* TASK GOAL
Filter these entries, keeping only lines that hold the word "Largest".

*** DATA Section Begins ***

## config.mk

```make
export PLATFORM = sky130hd
export DESIGN_NAME = line_clipper_outcode
export DESIGN_NICKNAME = d
export VERILOG_FILES = /design/src/sv/lco_pkg.sv /design/src/sv/lco_muldiv.sv /design/src/sv/line_clipper_outcode.sv
export SDC_FILE = /design/constraint.sdc
export NUM_CORES = 2
export LEC_CHECK = 0
export BUFFER_PORTS_ARGS = -buffer_cell sky130_fd_sc_hd__buf_2
export CORE_ASPECT_RATIO = 1.2
export CORE_MARGIN = 10
export CORE_UTILIZATION = 60
export DETAILED_ROUTE_END_ITERATION = 16
export GPL_ROUTABILITY_DRIVEN = 0
export PLACE_DENSITY = 0.78
export SLEW_MARGIN = 10
export SYNTH_ARGS = -nofsm -noshare
export SYNTH_HDL_FRONTEND = slang
export SYNTH_HIERARCHICAL = 1
export SYNTH_SLANG_ARGS = --single-unit
```

## constraint.sdc

```tcl
create_clock -name clk -period 26.4 [get_ports clk]
set_input_delay 2.64 -clock clk [delete_from_list [all_inputs] [get_ports clk]]
set_output_delay 2.64 -clock clk [all_outputs]
set_load 0.01 [all_outputs]
```

## src/sv/lco_pkg.sv

```systemverilog
// shared types, constants and helpers for the line clipper
// coordinate widths, payload words, window registers and outcode logic
// no dependencies
package lco_pkg;

  localparam int COORD_BITS  = 16;
  localparam int COORD_EXT_W = COORD_BITS + 1;          // a difference of two coordinates
  localparam int PROD_W      = 2 * COORD_EXT_W;         // magnitude of a product of differences
  localparam int CNT_W       = $clog2(PROD_W);
  localparam int QUOT_CAP_LG = 40;
  localparam int CAP_W       = (PROD_W > QUOT_CAP_LG + 1) ? PROD_W : QUOT_CAP_LG + 1;
  localparam int SUM_W       = CAP_W + 2;
  localparam int CFG_IDX_W   = 8;
  localparam int ROUND_W     = 3;
  localparam logic [ROUND_W-1:0] MAX_ROUNDS = ROUND_W'(4);

  typedef logic signed [COORD_BITS-1:0]  coord_t;
  typedef logic signed [COORD_EXT_W-1:0] diff_t;

  localparam coord_t COORD_MAX = coord_t'((64'd1 << (COORD_BITS - 1)) - 64'd1);
  localparam coord_t COORD_MIN = ~COORD_MAX;

  // register indexes of the configuration port
  localparam logic [CFG_IDX_W-1:0] REG_X_MIN = CFG_IDX_W'(0);
  localparam logic [CFG_IDX_W-1:0] REG_Y_MIN = CFG_IDX_W'(1);
  localparam logic [CFG_IDX_W-1:0] REG_X_MAX = CFG_IDX_W'(2);
  localparam logic [CFG_IDX_W-1:0] REG_Y_MAX = CFG_IDX_W'(3);

  // outcode bits
  localparam logic [3:0] CODE_LEFT   = 4'b0001;
  localparam logic [3:0] CODE_RIGHT  = 4'b0010;
  localparam logic [3:0] CODE_BOTTOM = 4'b0100;
  localparam logic [3:0] CODE_TOP    = 4'b1000;

  typedef enum logic [1:0] {
    VERDICT_INSIDE  = 2'd0,
    VERDICT_CLIPPED = 2'd1,
    VERDICT_REJECT  = 2'd2
  } verdict_t;

  typedef struct packed {
    coord_t start_x;
    coord_t start_y;
    coord_t end_x;
    coord_t end_y;
  } in_t;

  typedef struct packed {
    verdict_t verdict;
    coord_t   clip_start_x;
    coord_t   clip_start_y;
    coord_t   clip_end_x;
    coord_t   clip_end_y;
  } out_t;

  typedef struct packed {
    coord_t x_min;
    coord_t y_min;
    coord_t x_max;
    coord_t y_max;
  } win_t;

  // request to the shared mul/div unit: base + a*b/d
  typedef struct packed {
    logic   go;
    diff_t  a;
    diff_t  b;
    diff_t  d;
    coord_t base;
  } md_req_t;

  typedef struct packed {
    logic   done;
    coord_t result;
  } md_rsp_t;

  typedef enum logic [2:0] {
    S_IDLE,
    S_CHECK,
    S_WAIT,
    S_DONE
  } clip_state_t;

  typedef enum logic [1:0] {
    U_IDLE,
    U_MUL,
    U_DIV,
    U_FIN
  } md_state_t;

  function automatic logic [3:0] outcode(coord_t x, coord_t y, win_t w);
    logic [3:0] c;
    c = '0;
    if (y > w.y_max) c = c | CODE_TOP;
    if (y < w.y_min) c = c | CODE_BOTTOM;
    if (x > w.x_max) c = c | CODE_RIGHT;
    if (x < w.x_min) c = c | CODE_LEFT;
    return c;
  endfunction

  function automatic diff_t diff(coord_t p, coord_t q);
    return diff_t'(p) - diff_t'(q);
  endfunction

endpackage

```

## src/sv/lco_muldiv.sv

```systemverilog
// shared arithmetic unit: base + a*b/d, truncated toward zero, saturated
// a multiply step, then a restoring divide one quotient bit per cycle
// depends on lco_pkg
module lco_muldiv (
  input  logic             clk,
  input  logic             rst_n,
  input  lco_pkg::md_req_t req,
  output lco_pkg::md_rsp_t rsp
);

  localparam int EW = lco_pkg::COORD_EXT_W;
  localparam int PW = lco_pkg::PROD_W;

  lco_pkg::md_state_t state_r, state_nxt;

  lco_pkg::diff_t            a_r, b_r, d_r;
  lco_pkg::coord_t           base_r;
  logic                      neg_r;
  logic [EW-1:0]             dmag_r;
  logic [PW-1:0]             prod_r;
  logic [PW-1:0]             quot_r;
  logic [EW-1:0]             rem_r;
  logic [lco_pkg::CNT_W-1:0] cnt_r;

  logic [EW-1:0] amag, bmag;
  logic [EW:0]   rem_sh;
  logic          q_bit;

  logic        [lco_pkg::CAP_W-1:0] q_ext, q_cap;
  logic signed [lco_pkg::SUM_W-1:0] q_signed, sum;

  assign amag   = a_r[EW-1] ? (~a_r + 1'b1) : a_r;
  assign bmag   = b_r[EW-1] ? (~b_r + 1'b1) : b_r;
  assign rem_sh = {rem_r, prod_r[PW-1]};
  assign q_bit  = (rem_sh >= {1'b0, dmag_r});

  always_comb begin
    state_nxt = state_r;
    unique case (state_r)
      lco_pkg::U_IDLE: if (req.go) state_nxt = lco_pkg::U_MUL;
      lco_pkg::U_MUL:  state_nxt = lco_pkg::U_DIV;
      lco_pkg::U_DIV:  if (cnt_r == '0) state_nxt = lco_pkg::U_FIN;
      lco_pkg::U_FIN:  state_nxt = lco_pkg::U_IDLE;
      default:         state_nxt = lco_pkg::U_IDLE;
    endcase
  end

  always_ff @(posedge clk) begin
    if (!rst_n) begin
      state_r <= lco_pkg::U_IDLE;
    end else begin
      state_r <= state_nxt;
    end
  end

  always_ff @(posedge clk) begin
    unique case (state_r)
      lco_pkg::U_IDLE: begin
        if (req.go) begin
          a_r    <= req.a;
          b_r    <= req.b;
          d_r    <= req.d;
          base_r <= req.base;
        end
      end
      lco_pkg::U_MUL: begin
        prod_r <= PW'(amag) * PW'(bmag);
        dmag_r <= d_r[EW-1] ? (~d_r + 1'b1) : d_r;
        neg_r  <= (a_r[EW-1] ^ b_r[EW-1]) ^ d_r[EW-1];
        rem_r  <= '0;
        quot_r <= '0;
        cnt_r  <= lco_pkg::CNT_W'(PW - 1);
      end
      lco_pkg::U_DIV: begin
        prod_r <= {prod_r[PW-2:0], 1'b0};
        quot_r <= {quot_r[PW-2:0], q_bit};
        rem_r  <= q_bit ? EW'(rem_sh - {1'b0, dmag_r}) : rem_sh[EW-1:0];
        cnt_r  <= cnt_r - 1'b1;
      end
      lco_pkg::U_FIN: ;
      default: ;
    endcase
  end

  // clamp, sign, add to base, saturate
  always_comb begin
    q_ext = lco_pkg::CAP_W'(quot_r);
    if (dmag_r == '0) begin
      q_cap = '0;
    end else if (q_ext > (lco_pkg::CAP_W'(1) << lco_pkg::QUOT_CAP_LG)) begin
      q_cap = lco_pkg::CAP_W'(1) << lco_pkg::QUOT_CAP_LG;
    end else begin
      q_cap = q_ext;
    end
    q_signed = neg_r ? -$signed({2'b00, q_cap}) : $signed({2'b00, q_cap});
    sum      = lco_pkg::SUM_W'(base_r) + q_signed;
    if (sum > lco_pkg::SUM_W'(lco_pkg::COORD_MAX)) begin
      rsp.result = lco_pkg::COORD_MAX;
    end else if (sum < lco_pkg::SUM_W'(lco_pkg::COORD_MIN)) begin
      rsp.result = lco_pkg::COORD_MIN;
    end else begin
      rsp.result = sum[lco_pkg::COORD_BITS-1:0];
    end
    rsp.done = (state_r == lco_pkg::U_FIN);
  end

endmodule

```

## src/sv/line_clipper_outcode.sv

```systemverilog
// top level of the outcode line clipper: window registers, round sequencer
// and the shared mul/div unit that computes each edge crossing
// depends on lco_pkg and lco_muldiv
//
// usage
//   input: drive in_data with a segment and raise start; the word is taken
//   at a rising edge where start is high and busy is low. busy stays high
//   until the result has been shown.
//   output: out_valid is high for exactly one cycle with the result word on
//   out_data; the receiver must take it then, there is no stall.
//   config: cfg_valid/cfg_ready write one window register per word, index
//   0 x_min, 1 y_min, 2 x_max, 3 y_max; other indexes are dropped. cfg_ready
//   is always high; write only while busy is low.
// operation
//   one segment at a time. a segment that needs no move goes from check
//   straight to done, where out_valid is shown. each move is one pass
//   through the shared mul/div unit: issue, multiply, one divide step per
//   product bit, finish with write back. at most four moves; the bit-serial
//   divider sets how long a segment takes.
// reset
//   synchronous active-low reset returns to idle and loads the window
//   x_min = y_min = 0, x_max = y_max = max coordinate.
module line_clipper_outcode (
  input  logic                              clk,
  input  logic                              rst_n,
  input  logic                              start,
  output logic                              busy,
  input  lco_pkg::in_t                      in_data,
  output logic                              out_valid,
  output lco_pkg::out_t                     out_data,
  input  logic                              cfg_valid,
  output logic                              cfg_ready,
  input  logic [lco_pkg::CFG_IDX_W-1:0]     cfg_index,
  input  lco_pkg::coord_t                   cfg_data
);

  lco_pkg::clip_state_t state_r, state_nxt;

  // current endpoints and per-item bookkeeping
  lco_pkg::coord_t              x0_r, y0_r, x1_r, y1_r;
  logic [lco_pkg::ROUND_W-1:0]  round_r;
  lco_pkg::verdict_t            verdict_r, verdict_nxt;
  lco_pkg::win_t                win_r;

  // what the pending move writes back
  logic            mv_first_r, mv_first_nxt;   // move the first endpoint
  logic            horiz_r, horiz_nxt;         // top/bottom edge: new y is the edge
  lco_pkg::coord_t edge_r, edge_nxt;

  logic [3:0]       c0, c1, csel;
  logic             all_in, reject;
  lco_pkg::md_req_t req;
  lco_pkg::md_rsp_t rsp;
  lco_pkg::coord_t  nx, ny;

  assign cfg_ready = 1'b1;

  // window registers
  always_ff @(posedge clk) begin
    if (!rst_n) begin
      win_r.x_min <= '0;
      win_r.y_min <= '0;
      win_r.x_max <= lco_pkg::COORD_MAX;
      win_r.y_max <= lco_pkg::COORD_MAX;
    end else if (cfg_valid && cfg_ready) begin
      if (cfg_index == lco_pkg::REG_X_MIN) win_r.x_min <= cfg_data;
      if (cfg_index == lco_pkg::REG_Y_MIN) win_r.y_min <= cfg_data;
      if (cfg_index == lco_pkg::REG_X_MAX) win_r.x_max <= cfg_data;
      if (cfg_index == lco_pkg::REG_Y_MAX) win_r.y_max <= cfg_data;
    end
  end

  // outcodes of the current endpoints
  assign c0     = lco_pkg::outcode(x0_r, y0_r, win_r);
  assign c1     = lco_pkg::outcode(x1_r, y1_r, win_r);
  assign all_in = ((c0 | c1) == 4'b0000);
  assign reject = ((c0 & c1) != 4'b0000) || (round_r == lco_pkg::MAX_ROUNDS);
  assign csel   = (c0 != 4'b0000) ? c0 : c1;

  // next state
  always_comb begin
    state_nxt = state_r;
    unique case (state_r)
      lco_pkg::S_IDLE:  if (start) state_nxt = lco_pkg::S_CHECK;
      lco_pkg::S_CHECK: state_nxt = (all_in || reject) ? lco_pkg::S_DONE : lco_pkg::S_WAIT;
      lco_pkg::S_WAIT:  if (rsp.done) state_nxt = lco_pkg::S_CHECK;
      lco_pkg::S_DONE:  state_nxt = lco_pkg::S_IDLE;
      default:          state_nxt = lco_pkg::S_IDLE;
    endcase
  end

  // outputs and move setup
  always_comb begin
    busy         = (state_r != lco_pkg::S_IDLE);
    out_valid    = (state_r == lco_pkg::S_DONE);
    verdict_nxt  = verdict_r;
    mv_first_nxt = mv_first_r;
    horiz_nxt    = horiz_r;
    edge_nxt     = edge_r;
    req.go       = 1'b0;
    req.a        = lco_pkg::diff(x1_r, x0_r);
    req.b        = lco_pkg::diff(win_r.y_max, y0_r);
    req.d        = lco_pkg::diff(y1_r, y0_r);
    req.base     = x0_r;

    // pick the crossed edge: top, bottom, right, left
    priority if ((csel & lco_pkg::CODE_TOP) != 4'b0000) begin
      horiz_nxt = 1'b1;
      edge_nxt  = win_r.y_max;
    end else if ((csel & lco_pkg::CODE_BOTTOM) != 4'b0000) begin
      horiz_nxt = 1'b1;
      edge_nxt  = win_r.y_min;
      req.b     = lco_pkg::diff(win_r.y_min, y0_r);
    end else if ((csel & lco_pkg::CODE_RIGHT) != 4'b0000) begin
      horiz_nxt = 1'b0;
      edge_nxt  = win_r.x_max;
    end else begin
      horiz_nxt = 1'b0;
      edge_nxt  = win_r.x_min;
    end

    // right/left edges solve for y along x
    if (!horiz_nxt) begin
      req.a    = lco_pkg::diff(y1_r, y0_r);
      req.b    = lco_pkg::diff(edge_nxt, x0_r);
      req.d    = lco_pkg::diff(x1_r, x0_r);
      req.base = y0_r;
    end

    if (state_r == lco_pkg::S_CHECK) begin
      if (all_in) begin
        verdict_nxt = (round_r == '0) ? lco_pkg::VERDICT_INSIDE : lco_pkg::VERDICT_CLIPPED;
      end else if (reject) begin
        verdict_nxt = lco_pkg::VERDICT_REJECT;
      end else begin
        req.go       = 1'b1;
        mv_first_nxt = (c0 != 4'b0000);
      end
    end else begin
      horiz_nxt = horiz_r;
      edge_nxt  = edge_r;
    end

    out_data.verdict = verdict_r;
    if (verdict_r == lco_pkg::VERDICT_REJECT) begin
      out_data.clip_start_x = '0;
      out_data.clip_start_y = '0;
      out_data.clip_end_x   = '0;
      out_data.clip_end_y   = '0;
    end else begin
      out_data.clip_start_x = x0_r;
      out_data.clip_start_y = y0_r;
      out_data.clip_end_x   = x1_r;
      out_data.clip_end_y   = y1_r;
    end
  end

  // new endpoint from the unit result and the edge value
  assign nx = horiz_r ? rsp.result : edge_r;
  assign ny = horiz_r ? edge_r : rsp.result;

  lco_muldiv u_muldiv (
    .clk   (clk),
    .rst_n (rst_n),
    .req   (req),
    .rsp   (rsp)
  );

  always_ff @(posedge clk) begin
    if (!rst_n) begin
      state_r <= lco_pkg::S_IDLE;
    end else begin
      state_r <= state_nxt;
    end
  end

  always_ff @(posedge clk) begin
    verdict_r  <= verdict_nxt;
    mv_first_r <= mv_first_nxt;
    horiz_r    <= horiz_nxt;
    edge_r     <= edge_nxt;
    if (state_r == lco_pkg::S_IDLE && start) begin
      x0_r    <= in_data.start_x;
      y0_r    <= in_data.start_y;
      x1_r    <= in_data.end_x;
      y1_r    <= in_data.end_y;
      round_r <= '0;
    end else if (state_r == lco_pkg::S_WAIT && rsp.done) begin
      round_r <= round_r + 1'b1;
      if (mv_first_r) begin
        x0_r <= nx;
        y0_r <= ny;
      end else begin
        x1_r <= nx;
        y1_r <= ny;
      end
    end
  end

  // a result only appears while a segment is in flight
  a_valid_busy : assert property (@(posedge clk) disable iff (!rst_n)
    out_valid |-> busy)
    else $error("result strobe while idle");

  // an accepted segment keeps the block busy in the next cycle
  a_accept_busy : assert property (@(posedge clk) disable iff (!rst_n)
    (start && !busy) |=> busy)
    else $error("accepted segment did not raise busy");

  // a rejected segment reports zero coordinates
  a_reject_zero : assert property (@(posedge clk) disable iff (!rst_n)
    (out_valid && out_data.verdict == lco_pkg::VERDICT_REJECT) |->
      (out_data.clip_start_x == '0 && out_data.clip_start_y == '0 &&
       out_data.clip_end_x == '0 && out_data.clip_end_y == '0))
    else $error("rejected segment with nonzero coordinates");

  // the unit only finishes while the sequencer waits for it
  a_done_wait : assert property (@(posedge clk) disable iff (!rst_n)
    rsp.done |-> (state_r == lco_pkg::S_WAIT))
    else $error("mul/div finished outside of a move");

endmodule

```

==> metrics.md <==
| Metric | Value |
|---|---|
| Worst path max stage delay | slightly below 700 ps |
| Clock Root Buffer | clkbuf_16 |
| Mapped Nets | roughly 4600 |
| Drt pass-1 iters | 8 |
| Crit path time final | 9310 ps |
| Reg-to-reg endpoint | u_muldiv/prod_r[25] |
| #FFs+latches synth | 331 |
| Most common cell in the netlist | nand2_1 |
| Critical Path Sink Type | register |
| Synth area leader | edfxtp_1 |
| Post-DP HPWL | roughly 83000 um |
| Final worst slack | 17090 ps |
| Asr flop ratio synth | 0 |
| PortBufs | 159 |
| Worst slew margin | 0.178 |
| Global-route wire length before repair | around 170000 um |
| Via/cell ratio | 6.19 |
| GRT Util Overall | 0.312 |
| # IOs | 161 |
| R2r setup slk | 17090 ps |
| Clock buffer count from CTS | 38 |
| Post-Route WL | 108000 um |
| Share of cells above drive strength 1 | 0.0849 |
| Post-synth EDFFs | 260 |
| Cells resized by post-CTS repair | 0 |
| Most used DFF post-synth | edfxtp_1 |
| Final nets | 4737 |
| Die Y | around 290 um |
| Crit Path Category | reg2reg |
| Sequential cell area fraction in the yosys report | 0.263 |
| Ranking of synthesized cells by area | edfxtp_1 (22%), fa_1 (13%), ha_1 (13%) |
| GRT Residual Overflow | 0 |
| Cells after synthesis | 3950 |
| Unrepaired setup endpoints after global routing | false |
| Hold buffer count at cts | 0 |
| Final Hold Violating Endpoints | 0 |
| Fin crit share | 0.353 |
| Post-Place Worst Slack | 17230 ps |
| Largest net degree at the start of global routing | 79 |
| Worst hold start | win_r[57] |
| Reg clk slew, reported paths | 60 ps |
| Max FO, Critical Path | 15 |
| WHS Path Cells | 2 |
| MaxCap Viol Count | 0 |
| Detail Route Antenna Nets | 0 |
| Initial drt markers | around 3200 |
| Post-synthesis compound-gate area fraction | 0.161 |
| Clock Path Buffers | 3 |
| Post-CTS Setup Bufs | 0 |
| Routed len/inst | 22.3 um |
| Required @ worst endpoint | 26680 ps |
| Avg Cell Area, Syn | 8.89 um2 |
| Slew @ Worst Pin | 1220 ps |
| Initial antenna violation count | 4 |
| Critical Path Start Type | register |
| Final Skew | roughly 32 ps |
| DRC viols | 0 |
| Largest family of logic cells by synthesized area | adder cells |
| Post-Syn Area | 35100 um2 |
| H-tree levels | 2 |
| Min-Delay Endpoint | win_r[57] |
| Critical-path cell with the highest stage delay | xor2_1 |
| Vias in the first global route | 29026 |
| Core area | 58100 um2 |
| CTS tree | yes |
| Hold Crit Class | reg2reg |
| Status | finished, final reports clean |
| CTS sink cnt | 331 |
| Max frequency | 0.107 GHz |
| Row cnt | just under 100 |
| Starting Density | 0.604 |
| R2r startpoint | u_muldiv/b_r[0] |
| Synth Area in Simple Gates | 0.178 |
| Die width | 241 um |
| Most used cell, CP | fa_1 |
| Setup_tns | 0 ps |
| Worst-skew pair later-pin latency | 590 ps |
| Vias | 29880 |
| Die Area | just under 70000 um2 |
| Area delta synth->final | 8.06% |
| Finish-stage setup viols | 0 |
| Yosys cell types | 105 |
| Fraction of synthesized area in multiplexers | 0.0212 |
| Xor and xnor fraction of the mapped netlist area | 0.0555 |
| Synth warnings | 6 |
| Filler cells | approximately 4700 |
| Post-Synth Adder-Cell Area | 0.258 |
| Post-synth top cells | nand2_1 (566), inv_1 (444), ha_1 (356), nor2_1 (285), edfxtp_1 (260) |
| Fin. max-slew vios | 0 |
| R2R depth | 29 |
| Worst EP arrival | 9590 ps |
| Yosys top cell area share | 0.222 |
## metrics by stage
stage                     hold slack [ps]  std cells  instance area [um2]   util
after floorplan                       441       3950                35100      -
after global placement                450       4760                36700  0.632
after detailed placement              456       4760                36700  0.632
after CTS                             465       4827                38000  0.653
after global routing                  477       4828                38000  0.653
final                                 464       4831                38000  0.653
## registers in the layout (all words and copies together) (netlist names), 17 cells and up
register / cells
u_muldiv/d_r: 17
u_muldiv/a_r: 17
win_r: 64
u_muldiv/rem_r: 17
u_muldiv/quot_r: 34
u_muldiv/b_r: 17
u_muldiv/prod_r: 34
u_muldiv/dmag_r: 17
## worst max path at each step
stage | start | to | slack, ps | cells past startpoint
4_1_cts | u_muldiv/b_r[0] | u_muldiv/prod_r[25] | 17190 | 29
3_3_place_gp | u_muldiv/b_r[0] | u_muldiv/prod_r[25] | 17410 | 27
5_1_grt | u_muldiv/b_r[0] | u_muldiv/prod_r[25] | 16720 | 29
3_5_place_dp | u_muldiv/b_r[0] | u_muldiv/prod_r[25] | 17230 | 29
6_report | u_muldiv/b_r[0] | u_muldiv/prod_r[25] | 17090 | 29
2_1_floorplan | u_muldiv/b_r[0] | u_muldiv/prod_r[25] | 18110 | 28
## layer usage
| layer | GRT usage | vias up | share of wire | wire length (um) |
|---|---|---|---|---|
| met5 | 0 | - | 0.00031 | 33 |
| met4 | 0.224 | 4 | 0.086 | 9230 |
| met3 | 0.0683 | 461 | 0.091 | 9850 |
| met2 | 0.490 | 1537 | 0.45 | 48800 |
| met1 | 0.374 | 14060 | 0.37 | 40000 |
| li1 | - | 13818 | - | - |
## logic make-up (layout without fill, tap and decap cells)
logic type      count (synthesis)  in the layout
fa+ha+maj                     587            587
simple gates                 1342           1342
flops                         331            331
other cells                     1              5
xor+xnor                      221            221
mux                            73             73
compound gates                815            815
buf+inv                       580            715
## critical path, delay by kind of cell, from the launching register on
kind / cells / cell delay [ps]
fa+ha+maj: 8 / 3730
buf+inv: 4 / 400
simple gates: 7 / 1750
xor+xnor: 2 / 830
flops: 1 / 650
compound gates: 8 / 1670
## cells in the final DEF (no fill, tap or decap), drive strengths merged, types with 71 or more instances in the layout
master,count
nand2,566
inv,447
ha,356
nor2,287
edfxtp,260
fa,231
buf,203
a21oi,169
o21ai,156
and2,133
xnor2,122
xor2,99
o21a,96
dfxtp,71
## area by class of cell
| cell class | count | area [um2] | area share |
|---|---|---|---|
| multi-input cells | 3039 | 23800 | 0.626 |
| clock buffers | 46 | 1000 | 0.0264 |
| clock inverters | 21 | 223 | 0.00587 |
| well taps | 742 | 928 | 0.0245 |
| repair buffers | 203 | 1130 | 0.0297 |
| diodes | 4 | 10.0 | 0.000264 |
| flip-flops and latches | 331 | 9230 | 0.243 |
| inverters | 445 | 1670 | 0.0441 |
Power is not shown: default switching activity piles up to over one toggle a cycle in this logic, so the estimate is an artifact.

*** DATA Section Ends ***

* RESULT
| Largest net degree at the start of global routing | 79 |
| Largest family of logic cells by synthesized area | adder cells |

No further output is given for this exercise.